- _TASK DETAILS_
All records are to be printed exactly as they appear.
==== DATA RECORDS
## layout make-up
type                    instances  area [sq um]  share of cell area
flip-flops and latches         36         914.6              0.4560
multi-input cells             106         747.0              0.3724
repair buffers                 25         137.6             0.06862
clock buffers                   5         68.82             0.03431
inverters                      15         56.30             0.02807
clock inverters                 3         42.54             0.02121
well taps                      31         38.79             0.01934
========
- _RESULT FOR THIS TASK_
## layout make-up
type                    instances  area [sq um]  share of cell area
flip-flops and latches         36         914.6              0.4560
multi-input cells             106         747.0              0.3724
repair buffers                 25         137.6             0.06862
clock buffers                   5         68.82             0.03431
inverters                      15         56.30             0.02807
clock inverters                 3         42.54             0.02121
well taps                      31         38.79             0.01934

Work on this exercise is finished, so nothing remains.